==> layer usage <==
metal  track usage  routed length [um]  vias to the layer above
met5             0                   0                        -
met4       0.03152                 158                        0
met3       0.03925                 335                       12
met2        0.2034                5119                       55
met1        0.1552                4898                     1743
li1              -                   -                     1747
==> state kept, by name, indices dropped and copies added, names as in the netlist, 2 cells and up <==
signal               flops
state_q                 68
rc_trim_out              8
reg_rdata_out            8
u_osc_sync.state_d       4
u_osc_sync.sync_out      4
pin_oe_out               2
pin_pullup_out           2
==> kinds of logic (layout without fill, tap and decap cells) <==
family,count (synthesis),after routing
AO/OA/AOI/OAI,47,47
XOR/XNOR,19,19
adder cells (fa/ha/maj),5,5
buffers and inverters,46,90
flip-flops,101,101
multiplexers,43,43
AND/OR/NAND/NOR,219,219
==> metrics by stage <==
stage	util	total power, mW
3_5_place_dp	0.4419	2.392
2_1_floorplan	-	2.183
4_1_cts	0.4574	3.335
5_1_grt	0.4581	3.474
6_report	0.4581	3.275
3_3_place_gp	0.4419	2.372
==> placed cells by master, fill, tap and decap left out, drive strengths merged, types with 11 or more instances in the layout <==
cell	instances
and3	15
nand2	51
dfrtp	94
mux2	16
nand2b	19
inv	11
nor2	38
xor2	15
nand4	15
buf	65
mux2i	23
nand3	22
$ cat src/swl_params.svh
// constants for the single-wire slave command port
//------------------------------------------------------------
// What this block does
// - every transaction opens with reset then presence
// - after reset rise, wait then pull low
// - read-address opcode 33h or 39h by select
// - match address; mismatch ignores until reset
// - skip address goes straight to function command
// - search: bit, complement, master bit, drop out
// - read data LSb first, auto-increment per byte
// - reads past FFh return ones until reset
// - reset at any bit boundary aborts transfer
// - write data LSb first; beyond FFh discarded
// - discard protected writes and incomplete bytes
// - nonvolatile writes land in shadow RAM
// - copy shadow block to nonvolatile unless locked
// - copy busy flag; nonvolatile writes rejected meanwhile
// - copy lasts copy_time from last address bit
// - recall loads nonvolatile block into shadow RAM
// - lock block only when lock_enable set
// - slots 60 to 120us, 1us recovery
// - write slot sampled between 15 and 60us
// - read slot: device drives, master samples 15us
// - device releases line before read slot ends
// - low over 120us is a reset pulse
// - lock clears lock_enable unless lock_enable_set is high that cycle
//------------------------------------------------------------
`ifndef SWL_PARAMS_SVH
`define SWL_PARAMS_SVH

`define SWL_CLK_MHZ        50
// times in microseconds
`define SWL_RESET_LOW_US   120
`define SWL_PRES_WAIT_US   30
`define SWL_PRES_LOW_US    120
`define SWL_SAMPLE_US      30
`define SWL_COPY_TIME_US   2000
// cycle counts
`define SWL_RST_CYC   (`SWL_RESET_LOW_US * `SWL_CLK_MHZ)
`define SWL_PWAIT_CYC (`SWL_PRES_WAIT_US * `SWL_CLK_MHZ)
`define SWL_PLOW_CYC  (`SWL_PRES_LOW_US * `SWL_CLK_MHZ)
`define SWL_SAMPLE_CYC (`SWL_SAMPLE_US * `SWL_CLK_MHZ)
`define SWL_COPY_CYC  (`SWL_COPY_TIME_US * `SWL_CLK_MHZ)
// opcodes
`define SWL_OP_RNA0    8'h33
`define SWL_OP_RNA1    8'h39
`define SWL_OP_MATCH   8'h55
`define SWL_OP_SKIP    8'hCC
`define SWL_OP_SEARCH  8'hF0
`define SWL_OP_READ    8'h69
`define SWL_OP_WRITE   8'h6C
`define SWL_OP_COPY    8'h48
`define SWL_OP_RECALL  8'hB8
`define SWL_OP_LOCK    8'h6A
// address map
`define SWL_NV_TOP     3'h1
`define SWL_ADDR_LAST  8'hFF
`define SWL_FIFO_DEPTH 8

`endif

$ cat src/swl_pkg.sv
// types for the single-wire slave command port
package swl_pkg;
  typedef enum logic [1:0] {L_IDLE, L_RST, L_PWAIT, L_PLOW} swl_link_t;
  typedef enum logic [3:0] {
    P_WAIT, P_ROMCMD, P_READROM, P_MATCH, P_SEARCH,
    P_FUNC, P_ADDR, P_RDATA, P_WDATA
  } swl_proto_t;
endpackage : swl_pkg

$ cat src/swl_fifo.sv
// small synchronous fifo for the write stream
`timescale 1ns/1ns
`default_nettype none
module swl_fifo #(
  parameter int W = 16,
  parameter int D = 8
) (
  // clock and reset
  input  wire logic         clk,
  input  wire logic         rst_n,
  // fill side
  input  wire logic         in_valid,
  output logic              in_ready,
  input  wire logic [W-1:0] in_data,
  // drain side
  output logic              out_valid,
  input  wire logic         out_ready,
  output logic [W-1:0]      out_data
);
  localparam int AW = $clog2(D);

  logic [W-1:0] mem_ff [D];
  logic [AW:0]  wp_ff;
  logic [AW:0]  rp_ff;
  logic         push;
  logic         pop;

  assign in_ready  = (wp_ff - rp_ff) != (AW+1)'(D);
  assign out_valid = wp_ff != rp_ff;
  assign push      = in_valid & in_ready;
  assign pop       = out_valid & out_ready;
  assign out_data  = mem_ff[rp_ff[AW-1:0]];

  always_ff @(posedge clk) begin
    if (push) begin
      mem_ff[wp_ff[AW-1:0]] <= in_data;
    end
  end

  always_ff @(posedge clk or negedge rst_n) begin
    if (!rst_n) begin
      wp_ff <= '0;
      rp_ff <= '0;
    end else begin
      if (push) begin
        wp_ff <= wp_ff + 1'b1;
      end
      if (pop) begin
        rp_ff <= rp_ff + 1'b1;
      end
    end
  end
endmodule : swl_fifo
`default_nettype wire

$ cat src/swl_slave.sv
// single-wire slave: line timing, address and memory commands
`timescale 1ns/1ns
`default_nettype none
`include "swl_params.svh"
module swl_slave #(
  parameter int RST_CYC    = `SWL_RST_CYC,
  parameter int PWAIT_CYC  = `SWL_PWAIT_CYC,
  parameter int PLOW_CYC   = `SWL_PLOW_CYC,
  parameter int SMP_CYC    = `SWL_SAMPLE_CYC,
  parameter int COPY_CYC   = `SWL_COPY_CYC,
  parameter int FIFO_DEPTH = `SWL_FIFO_DEPTH
) (
  // clock and reset
  input  wire logic        clk,
  input  wire logic        rst_n,
  // bus line
  input  wire logic        dq_in,
  output logic             dq_out,
  output logic             dq_oe,
  // identity and configuration
  input  wire logic [63:0] net_address,
  input  wire logic        net_address_opcode_select,
  input  wire logic        lock_enable_set,
  output logic             lock_enable,
  input  wire logic [1:0]  block_locked,
  output logic             eeprom_copy_busy,
  output swl_pkg::swl_link_t link_state,
  // memory read and map
  output logic [7:0]       mem_addr,
  output logic             mem_rd_req,
  input  wire logic [7:0]  mem_rd_data,
  input  wire logic        mem_addr_writable,
  // shadow write stream
  output logic             mem_wr_valid,
  input  wire logic        mem_wr_ready,
  output logic [7:0]       mem_wr_addr,
  output logic [7:0]       mem_wr_data,
  // nonvolatile control
  output logic             nv_copy_req,
  output logic             nv_recall_req,
  output logic             nv_lock_req,
  output logic             nv_block
);
  import swl_pkg::*;

  localparam int LMX = RST_CYC > PLOW_CYC ? RST_CYC : PLOW_CYC;
  localparam int LW = $clog2((LMX > PWAIT_CYC ? LMX : PWAIT_CYC) + 1);
  localparam int SW = $clog2(SMP_CYC + 1);
  localparam int CW = $clog2(COPY_CYC + 1);
  localparam logic [LW-1:0] RST_N  = LW'(RST_CYC);
  localparam logic [LW-1:0] PW_N   = LW'(PWAIT_CYC);
  localparam logic [LW-1:0] PL_N   = LW'(PLOW_CYC);
  localparam logic [SW-1:0] SMP_N  = SW'(SMP_CYC);
  localparam logic [CW-1:0] COPY_N = CW'(COPY_CYC);

  //------------------------------------------------------------
  // line synchroniser and edges
  //------------------------------------------------------------
  logic s1_ff;
  logic s2_ff;
  logic s3_ff;
  logic fall;
  logic rise;

  always_ff @(posedge clk or negedge rst_n) begin
    if (!rst_n) begin
      s1_ff <= 1'b1;
      s2_ff <= 1'b1;
      s3_ff <= 1'b1;
    end else begin
      s1_ff <= dq_in;
      s2_ff <= s1_ff;
      s3_ff <= s2_ff;
    end
  end

  assign fall = s3_ff & ~s2_ff;
  assign rise = ~s3_ff & s2_ff;

  //------------------------------------------------------------
  // reset pulse detection and presence
  //------------------------------------------------------------
  swl_link_t     link_ff;
  logic [LW-1:0] low_cnt_ff;
  logic [LW-1:0] tmr_ff;
  logic          rst_hit;
  logic          pres_end;

  // own presence pulse must not look like a reset
  always_ff @(posedge clk or negedge rst_n) begin
    if (!rst_n) begin
      low_cnt_ff <= '0;
    end else if (s2_ff || link_ff == L_PLOW) begin
      low_cnt_ff <= '0;
    end else if (low_cnt_ff != RST_N) begin
      low_cnt_ff <= low_cnt_ff + 1'b1;
    end
  end

  assign rst_hit  = (low_cnt_ff == RST_N) && (link_ff != L_RST);
  assign pres_end = (link_ff == L_PLOW) && (tmr_ff == PL_N - 1'b1);

  always_ff @(posedge clk or negedge rst_n) begin
    if (!rst_n) begin
      link_ff <= L_IDLE;
      tmr_ff  <= '0;
    end else if (rst_hit) begin
      link_ff <= L_RST;
    end else begin
      case (link_ff)
        L_IDLE: begin
          tmr_ff <= '0;
        end
        L_RST: begin
          if (rise) begin
            link_ff <= L_PWAIT;
            tmr_ff  <= '0;
          end
        end
        L_PWAIT: begin
          tmr_ff <= tmr_ff + 1'b1;
          if (tmr_ff == PW_N - 1'b1) begin
            link_ff <= L_PLOW;
            tmr_ff  <= '0;
          end
        end
        L_PLOW: begin
          tmr_ff <= tmr_ff + 1'b1;
          if (pres_end) begin
            link_ff <= L_IDLE;
          end
        end
        default: begin
          link_ff <= L_IDLE;
        end
      endcase
    end
  end

  assign link_state = link_ff;

  //------------------------------------------------------------
  // time slots
  //------------------------------------------------------------
  logic          slot_ff;
  logic [SW-1:0] slot_cnt_ff;
  logic          bit_done;
  logic          rx;

  always_ff @(posedge clk or negedge rst_n) begin
    if (!rst_n) begin
      slot_ff     <= 1'b0;
      slot_cnt_ff <= '0;
    end else if (rst_hit) begin
      slot_ff <= 1'b0;
    end else if (!slot_ff) begin
      if (fall && link_ff == L_IDLE) begin
        slot_ff     <= 1'b1;
        slot_cnt_ff <= '0;
      end
    end else begin
      slot_cnt_ff <= slot_cnt_ff + 1'b1;
      if (bit_done) begin
        slot_ff <= 1'b0;
      end
    end
  end

  // sample 30us into the slot
  assign bit_done = slot_ff && (slot_cnt_ff == SMP_N - 1'b1);
  assign rx       = s2_ff;

  //------------------------------------------------------------
  // command sequencer
  //------------------------------------------------------------
  swl_proto_t proto_ff;
  logic [5:0] bcnt_ff;
  logic [1:0] sub_ff;
  logic       miss_ff;
  logic [7:0] fcmd_ff;
  logic [7:0] addr_ff;
  logic [7:0] sh_ff;
  logic       past_ff;
  logic       rd_req_ff;
  logic       ld_ff;
  logic [7:0] byte_in;
  logic       last8;
  logic       amiss;
  logic [7:0] rna_op;

  assign byte_in = {rx, sh_ff[7:1]};
  assign last8   = bcnt_ff == 6'h07;
  assign amiss   = rx != net_address[bcnt_ff];
  assign rna_op  = net_address_opcode_select ? `SWL_OP_RNA1 : `SWL_OP_RNA0;

  always_ff @(posedge clk or negedge rst_n) begin
    if (!rst_n) begin
      proto_ff  <= P_WAIT;
      bcnt_ff   <= '0;
      sub_ff    <= '0;
      miss_ff   <= 1'b0;
      fcmd_ff   <= '0;
      addr_ff   <= '0;
      sh_ff     <= '0;
      past_ff   <= 1'b0;
      rd_req_ff <= 1'b0;
      ld_ff     <= 1'b0;
    end else if (rst_hit) begin
      proto_ff  <= P_WAIT;
      rd_req_ff <= 1'b0;
      ld_ff     <= 1'b0;
    end else if (pres_end) begin
      proto_ff <= P_ROMCMD;
      bcnt_ff  <= '0;
      sub_ff   <= '0;
      miss_ff  <= 1'b0;
    end else begin
      rd_req_ff <= 1'b0;
      ld_ff     <= rd_req_ff;
      if (ld_ff) begin
        sh_ff <= mem_rd_data;
      end
      if (bit_done) begin
        case (proto_ff)
          P_ROMCMD: begin
            sh_ff   <= byte_in;
            bcnt_ff <= last8 ? 6'h00 : bcnt_ff + 6'h01;
            if (last8) begin
              if (byte_in == rna_op) begin
                proto_ff <= P_READROM;
              end else if (byte_in == `SWL_OP_MATCH) begin
                proto_ff <= P_MATCH;
              end else if (byte_in == `SWL_OP_SKIP) begin
                proto_ff <= P_FUNC;
              end else if (byte_in == `SWL_OP_SEARCH) begin
                proto_ff <= P_SEARCH;
              end else begin
                proto_ff <= P_WAIT;
              end
            end
          end
          P_READROM: begin
            bcnt_ff <= bcnt_ff + 6'h01;
            if (bcnt_ff == 6'h3F) begin
              proto_ff <= P_FUNC;
            end
          end
          P_MATCH: begin
            miss_ff <= miss_ff | amiss;
            bcnt_ff <= bcnt_ff + 6'h01;
            if (bcnt_ff == 6'h3F) begin
              proto_ff <= (miss_ff | amiss) ? P_WAIT : P_FUNC;
            end
          end
          P_SEARCH: begin
            if (sub_ff != 2'h2) begin
              sub_ff <= sub_ff + 2'h1;
            end else if (amiss) begin
              proto_ff <= P_WAIT;
            end else begin
              sub_ff  <= 2'h0;
              bcnt_ff <= bcnt_ff + 6'h01;
              if (bcnt_ff == 6'h3F) begin
                proto_ff <= P_FUNC;
              end
            end
          end
          P_FUNC: begin
            sh_ff   <= byte_in;
            bcnt_ff <= last8 ? 6'h00 : bcnt_ff + 6'h01;
            if (last8) begin
              fcmd_ff <= byte_in;
              case (byte_in)
                `SWL_OP_READ, `SWL_OP_WRITE, `SWL_OP_COPY,
                `SWL_OP_RECALL, `SWL_OP_LOCK: proto_ff <= P_ADDR;
                default: proto_ff <= P_WAIT;
              endcase
            end
          end
          P_ADDR: begin
            sh_ff   <= byte_in;
            bcnt_ff <= last8 ? 6'h00 : bcnt_ff + 6'h01;
            if (last8) begin
              addr_ff <= byte_in;
              past_ff <= 1'b0;
              if (fcmd_ff == `SWL_OP_READ) begin
                proto_ff  <= P_RDATA;
                rd_req_ff <= 1'b1;
              end else if (fcmd_ff == `SWL_OP_WRITE) begin
                proto_ff <= P_WDATA;
              end else begin
                proto_ff <= P_WAIT;
              end
            end
          end
          P_RDATA: begin
            sh_ff   <= {1'b1, sh_ff[7:1]};
            bcnt_ff <= last8 ? 6'h00 : bcnt_ff + 6'h01;
            if (last8 && !past_ff) begin
              if (addr_ff == `SWL_ADDR_LAST) begin
                past_ff <= 1'b1;
              end else begin
                addr_ff   <= addr_ff + 8'h01;
                rd_req_ff <= 1'b1;
              end
            end
          end
          P_WDATA: begin
            sh_ff   <= byte_in;
            bcnt_ff <= last8 ? 6'h00 : bcnt_ff + 6'h01;
            if (last8 && !past_ff) begin
              if (addr_ff == `SWL_ADDR_LAST) begin
                past_ff <= 1'b1;
              end else begin
                addr_ff <= addr_ff + 8'h01;
              end
            end
          end
          default: begin
            bcnt_ff <= '0;
          end
        endcase
      end
    end
  end

  assign mem_addr   = addr_ff;
  assign mem_rd_req = rd_req_ff;

  //------------------------------------------------------------
  // line driver
  //------------------------------------------------------------
  logic tx_dir;
  logic tx_bit;
  logic dq_oe_ff;

  always_comb begin
    tx_dir = 1'b0;
    tx_bit = 1'b1;
    case (proto_ff)
      P_READROM: begin
        tx_dir = 1'b1;
        tx_bit = net_address[bcnt_ff];
      end
      P_SEARCH: begin
        tx_dir = sub_ff != 2'h2;
        tx_bit = net_address[bcnt_ff] ^ sub_ff[0];
      end
      P_RDATA: begin
        tx_dir = 1'b1;
        tx_bit = past_ff | sh_ff[0];
      end
      default: begin
        tx_dir = 1'b0;
      end
    endcase
  end

  // read drive ends with the slot's sample point, long before 60us
  always_ff @(posedge clk or negedge rst_n) begin
    if (!rst_n) begin
      dq_oe_ff <= 1'b0;
    end else begin
      dq_oe_ff <= (link_ff == L_PLOW)
                | (slot_ff & ~bit_done & tx_dir & ~tx_bit & ~rst_hit);
    end
  end

  assign dq_oe  = dq_oe_ff;
  assign dq_out = 1'b0;

  //------------------------------------------------------------
  // nonvolatile commands, copy timer, lock enable
  //------------------------------------------------------------
  logic          addr_done;
  logic          nv_hit;
  logic          copy_go;
  logic          lock_go;
  logic [CW-1:0] copy_cnt_ff;
  logic          busy_ff;
  logic          lock_en_ff;
  logic          copy_ff;
  logic          recall_ff;
  logic          lockr_ff;
  logic          blk_ff;

  assign addr_done = bit_done && proto_ff == P_ADDR && last8 && !rst_hit;
  assign nv_hit    = byte_in[7:5] == `SWL_NV_TOP;
  assign copy_go   = addr_done && fcmd_ff == `SWL_OP_COPY && nv_hit
                   && !block_locked[byte_in[4]] && !busy_ff;
  assign lock_go   = addr_done && fcmd_ff == `SWL_OP_LOCK && nv_hit && lock_en_ff;

  always_ff @(posedge clk or negedge rst_n) begin
    if (!rst_n) begin
      copy_cnt_ff <= '0;
      busy_ff     <= 1'b0;
    end else if (copy_go) begin
      copy_cnt_ff <= COPY_N - 1'b1;
      busy_ff     <= 1'b1;
    end else if (busy_ff) begin
      if (copy_cnt_ff == '0) begin
        busy_ff <= 1'b0;
      end else begin
        copy_cnt_ff <= copy_cnt_ff - 1'b1;
      end
    end
  end

  // a fresh enable in the same cycle survives
  always_ff @(posedge clk or negedge rst_n) begin
    if (!rst_n) begin
      lock_en_ff <= 1'b0;
    end else if (lock_enable_set) begin
      lock_en_ff <= 1'b1;
    end else if (lock_go) begin
      lock_en_ff <= 1'b0;
    end
  end

  always_ff @(posedge clk or negedge rst_n) begin
    if (!rst_n) begin
      copy_ff   <= 1'b0;
      recall_ff <= 1'b0;
      lockr_ff  <= 1'b0;
      blk_ff    <= 1'b0;
    end else begin
      copy_ff   <= copy_go;
      recall_ff <= addr_done && fcmd_ff == `SWL_OP_RECALL && nv_hit;
      lockr_ff  <= lock_go;
      if (addr_done) begin
        blk_ff <= byte_in[4];
      end
    end
  end

  assign eeprom_copy_busy = busy_ff;
  assign lock_enable      = lock_en_ff;
  assign nv_copy_req      = copy_ff;
  assign nv_recall_req    = recall_ff;
  assign nv_lock_req      = lockr_ff;
  assign nv_block         = blk_ff;

  //------------------------------------------------------------
  // write stream into the fifo
  //------------------------------------------------------------
  logic        wr_evt;
  logic        wr_ok;
  logic        wr_take;
  logic        pend_ff;
  logic [15:0] pend_word_ff;
  logic        fifo_in_ready;
  logic [15:0] fifo_out;

  assign wr_evt  = bit_done && proto_ff == P_WDATA && last8 && !rst_hit;
  assign wr_ok   = !past_ff && mem_addr_writable
                 && (addr_ff[7:5] != `SWL_NV_TOP
                     || (!block_locked[addr_ff[4]] && !busy_ff));
  assign wr_take = wr_evt && wr_ok && (!pend_ff || fifo_in_ready);

  always_ff @(posedge clk or negedge rst_n) begin
    if (!rst_n) begin
      pend_ff      <= 1'b0;
      pend_word_ff <= '0;
    end else if (wr_take) begin
      pend_ff      <= 1'b1;
      pend_word_ff <= {addr_ff, byte_in};
    end else if (fifo_in_ready) begin
      pend_ff <= 1'b0;
    end
  end

  swl_fifo #(
    .W (16),
    .D (FIFO_DEPTH)
  ) u_fifo (
    .clk       (clk),
    .rst_n     (rst_n),
    .in_valid  (pend_ff),
    .in_ready  (fifo_in_ready),
    .in_data   (pend_word_ff),
    .out_valid (mem_wr_valid),
    .out_ready (mem_wr_ready),
    .out_data  (fifo_out)
  );

  assign mem_wr_addr = fifo_out[15:8];
  assign mem_wr_data = fifo_out[7:0];
endmodule : swl_slave
`default_nettype wire

$ cat config.mk
export PLATFORM = sky130hd
export DESIGN_NAME = swl_slave
export DESIGN_NICKNAME = d
export VERILOG_FILES = /design/src/swl_pkg.sv /design/src/swl_fifo.sv /design/src/swl_slave.sv
export VERILOG_INCLUDE_DIRS = /design/src /design/src/src
export SDC_FILE = /design/constraint.sdc
export NUM_CORES = 1
export LEC_CHECK = 0
export BUFFER_PORTS_ARGS = -buffer_cell sky130_fd_sc_hd__buf_2
export CORE_MARGIN = 2
export CORE_UTILIZATION = 50
export DETAILED_ROUTE_END_ITERATION = 8
export PLACE_DENSITY = 0.69
export REMOVE_ABC_BUFFERS = 1
export SYNTH_ARGS = -nofsm -noshare
export SYNTH_HDL_FRONTEND = slang
export SYNTH_SLANG_ARGS = --single-unit
$ cat constraint.sdc
create_clock -name clk -period 4.6 [get_ports clk]
set_input_delay 0 -clock clk [delete_from_list [all_inputs] [get_ports clk]]
set_output_delay 0 -clock clk [all_outputs]
set_load 0.02 [all_outputs]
········
Beginning at the line that contains "export DETAILED_ROUTE_END_ITERATION = 8", give again every line down to the end of the material, exactly as written, and stop there.

export DETAILED_ROUTE_END_ITERATION = 8
export PLACE_DENSITY = 0.69
export REMOVE_ABC_BUFFERS = 1
export SYNTH_ARGS = -nofsm -noshare
export SYNTH_HDL_FRONTEND = slang
export SYNTH_SLANG_ARGS = --single-unit
$ cat constraint.sdc
create_clock -name clk -period 4.6 [get_ports clk]
set_input_delay 0 -clock clk [delete_from_list [all_inputs] [get_ports clk]]
set_output_delay 0 -clock clk [all_outputs]
set_load 0.02 [all_outputs]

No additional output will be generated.